Characterization of the micellar sizes by DLS for the three macromonomers in deionized water at a concentration of 5 mg/mL. The 4KG5 DA, UDM, and DM micelles were found to have diameters of 33.5 ± 1.4 nm, 40.3 ± 1.6 nm, and 56.3 ± 2.3 nm, respectively. The sizes were calculated by volume measurement and expressed as Dav ± S (average diameter ± standard deviation).

Figure 7

¹H NMR of uncross-linked (top) and ¹H DOSY 1D of photocross-linked (bottom) macromonomers (4KG5DA, 4KG5DM, and 4KG5UDM) in D₂O at two mass fractions (10% and 20%). Photopolymerization is induced directly in an NMR tube. 1mL of macromonomer solution containing the photoinitiator (I2959) was transferred into the NMR tube before curing with a long wavelength UV source (365 nm, 300 μW/cm²) to obtain hydrogel.

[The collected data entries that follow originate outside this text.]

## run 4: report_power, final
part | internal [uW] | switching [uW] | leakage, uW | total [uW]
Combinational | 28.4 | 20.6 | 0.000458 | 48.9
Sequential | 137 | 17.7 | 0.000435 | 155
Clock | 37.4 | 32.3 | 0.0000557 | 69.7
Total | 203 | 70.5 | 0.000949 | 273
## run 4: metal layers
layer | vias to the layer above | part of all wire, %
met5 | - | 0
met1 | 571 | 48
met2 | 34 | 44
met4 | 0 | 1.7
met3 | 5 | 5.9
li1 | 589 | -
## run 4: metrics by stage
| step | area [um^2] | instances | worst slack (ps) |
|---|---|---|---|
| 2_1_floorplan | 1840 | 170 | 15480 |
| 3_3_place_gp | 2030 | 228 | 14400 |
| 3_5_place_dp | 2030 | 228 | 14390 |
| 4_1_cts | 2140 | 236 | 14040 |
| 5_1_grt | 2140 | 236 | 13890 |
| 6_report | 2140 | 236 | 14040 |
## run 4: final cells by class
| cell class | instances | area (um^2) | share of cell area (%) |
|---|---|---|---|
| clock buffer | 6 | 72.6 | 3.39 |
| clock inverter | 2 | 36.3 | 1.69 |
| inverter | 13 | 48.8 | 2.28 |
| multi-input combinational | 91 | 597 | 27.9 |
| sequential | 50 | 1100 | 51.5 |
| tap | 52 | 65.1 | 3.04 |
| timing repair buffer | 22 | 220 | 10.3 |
This is an optimization exercise on Yosys and OpenROAD, whose aim is small area, a short achievable clock period and few clock cycles per item, not a production implementation.
Where RTL was checked, it was by simulation tests only, not by an equivalence proof against the original.
Power and IR drop assume default switching activity.

==> flow/design.v <==
`timescale 1ns/1ps
module KES_cpu(clk, rst, mem_valid, mem_we, mem_addr, mem_wdata, mem_ready, mem_rdata);
input         clk, rst;
output        mem_valid, mem_we;
output [7:0]  mem_addr;
output [31:0] mem_wdata;
input         mem_ready;
input  [31:0] mem_rdata;
localparam F = 2'd0, A = 2'd1, B = 2'd2, W = 2'd3;
reg [1:0]  state;
reg [7:0]  PC, src1, src2, dest, jump;
reg [31:0] R;
assign mem_valid = 1'b1;
assign mem_we    = (state == W);
assign mem_addr  = (state == F) ? PC :
                   (state == A) ? src1 :
                   (state == B) ? src2 : dest;
assign mem_wdata = R;
always @(posedge clk)
begin
  if (rst)
  begin
    state <= F;
    PC    <= 8'd0;
  end
  else
  begin
    if (mem_ready)
      state <= state + 2'd1;
    if (mem_ready && state == W)
      PC <= R[31] ? jump : PC + 8'd1;
  end
  if (state == F)
  begin
    dest <= mem_rdata[31:24];
    src1 <= mem_rdata[23:16];
    src2 <= mem_rdata[15:8];
    jump <= mem_rdata[7:0];
  end
  if (state == A)
    R <= mem_rdata;
  else if (state == B && mem_ready)
    R <= R - mem_rdata;
end
endmodule
==> flow/config.mk <==
export PLATFORM = sky130hd
export DESIGN_NAME = KES_cpu
export DESIGN_NICKNAME = KES_cpu
export VERILOG_FILES = /design/flow/design.v
export SDC_FILE = /design/flow/constraint.sdc
export NUM_CORES = 4
export LEC_CHECK = 0
export CAP_MARGIN = 20
export CORE_MARGIN = 2
export CORE_UTILIZATION = 40
export SLEW_MARGIN = 20
==> flow/constraint.sdc <==
create_clock -name core_clock -period 4.5 [get_ports {clk}]
set_input_delay 0.9000 -clock core_clock [delete_from_list [all_inputs] [get_ports {clk}]]
set_output_delay 0.9000 -clock core_clock [all_outputs]
set_load 0.01 [all_outputs]
run.sh (not shown) runs the stock make flow with config.mk's settings and CLKGATE_MAP_FILE= SYNTH_SCRIPT=/design/flow/synth_recipe.tcl, a recipe that flattens the netlist after the stock synthesis.
Testbench counts at the start, summed over its fixed seeds: cycles 96,000, instructions 24,000.
Then changed:
==> flow/design.v (replaced) <==
`timescale 1ns/1ps
module KES_cpu(clk, rst, mem_valid, mem_we, mem_addr, mem_wdata, mem_ready, mem_rdata);
input         clk, rst;
output        mem_valid, mem_we;
output [7:0]  mem_addr;
output [31:0] mem_wdata;
input         mem_ready;
input  [31:0] mem_rdata;
localparam F = 2'd0, A = 2'd1, B = 2'd2, W = 2'd3;
reg [1:0]  state;
reg [7:0]  PC, src1, src2, dest, jump;
reg [15:0] Rh, Rl;
reg        bw;
wire [16:0] dl = {1'b0, Rl} - {1'b0, mem_rdata[15:0]};
wire [15:0] dh = Rh - mem_rdata[31:16];
wire [15:0] Dh = Rh - {15'd0, bw};
assign mem_valid = 1'b1;
assign mem_we    = (state == W);
assign mem_addr  = (state == F) ? PC :
                   (state == A) ? src1 :
                   (state == B) ? src2 : dest;
assign mem_wdata = {Dh, Rl};
always @(posedge clk)
begin
  if (rst)
  begin
    state <= F;
    PC    <= 8'd0;
  end
  else
  begin
    if (mem_ready)
      state <= state + 2'd1;
    if (mem_ready && state == W)
      PC <= Dh[15] ? jump : PC + 8'd1;
  end
  if (state == F)
  begin
    dest <= mem_rdata[31:24];
    src1 <= mem_rdata[23:16];
    src2 <= mem_rdata[15:8];
    jump <= mem_rdata[7:0];
  end
  if (state == A)
  begin
    Rh <= mem_rdata[31:16];
    Rl <= mem_rdata[15:0];
  end
  else if (state == B && mem_ready)
  begin
    Rh <= dh;
    Rl <= dl[15:0];
    bw <= dl[16];
  end
end
endmodule
Outcome:
- routed wire length goes down by about 4%
- combinational power decreases by 11%
- setup slack loses 530 ps
- via count is about the same
- clock-buffer cell count does not change
- total power shrinks by 4.6%
- hold slack improves by 44 ps
- final cell count is lower by 1.3%
- global-route usage decreases by 0.67 points
- non-clock buffer count drops by 2
- cell area rises by about 2.4%
- core utilization goes down by 0.87 points
- area after synthesis climbs by about 2.8%
- die area climbs by 2.7%
Function not checked in the second run of this note: the RTL went through the layout flow alone.

--- another note on this design; it stands on its own ---

==> flow/design.v (excerpt) <==
module KES_cpu(clk, rst, mem_valid, mem_we, mem_addr, mem_wdata, mem_ready, mem_rdata);
Size in the first run: ~410 cells after synthesis, about 76 flip-flops, roughly 77 I/O pins, roughly 4300 um^2 of cells after synthesis.
make LEC_CHECK=0 ABC_AREA=1 CAP_MARGIN=20 CORE_MARGIN=2 CORE_UTILIZATION=60 SETUP_SLACK_MARGIN=1.9 SLEW_MARGIN=20 finish   # period 4.5 ns
run.sh (not shown) runs the stock make flow with config.mk's settings and CLKGATE_MAP_FILE= SYNTH_SCRIPT=/design/flow/synth_recipe.tcl, a recipe that flattens the netlist after the stock synthesis.
Testbench counts at the start, summed over its fixed seeds: cycles 96,000, instructions 24,000.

The vinylic peaks (between 5.5-6.5 ppm) disappeared after 10 min irradiation.

Figure 8

Shear modulus (G*) of hydrogels prepared using various 4KG5 end groups (DA, UDM, and DM) and at various mass fractions (10% and 20%).

Figure 9

Volumetric swelling ratio (Qv) versus time of a series of 4KG5 DA, DM, and UDM hydrogels in PBS at two mass fractions (10% and 20%). The Qv value is reported for each type of gels and mass fraction.

Figure 10

Live stain (left) and dead stain (right) of 4KG5 DA, DM, and UDM hydrogels seeded with C2C12 cells after 4 d of incubation.

Figure 11

Nuclear stain of C2C12 cells cultured on 20% 4KG5 DA, DM, and UDM hydrogels after 4 d of incubation.

Figure 12

Proliferation of C2C12 cells cultured on GRGDS-modified 4KG5 DA, DM, and UDM hydrogels after 1, 4, and 7 d of incubation. Cells were stained with Hoechst dye. Data represent the mean of three experiments ± standard deviation of cell number/normalized section (5mm²). A statistical significance of p ≤ 0.005 was obtained for all the comparisons (except for the pair comparison with the symbol *). Statistical significance was calculated using the student's t-test for multiple comparisons.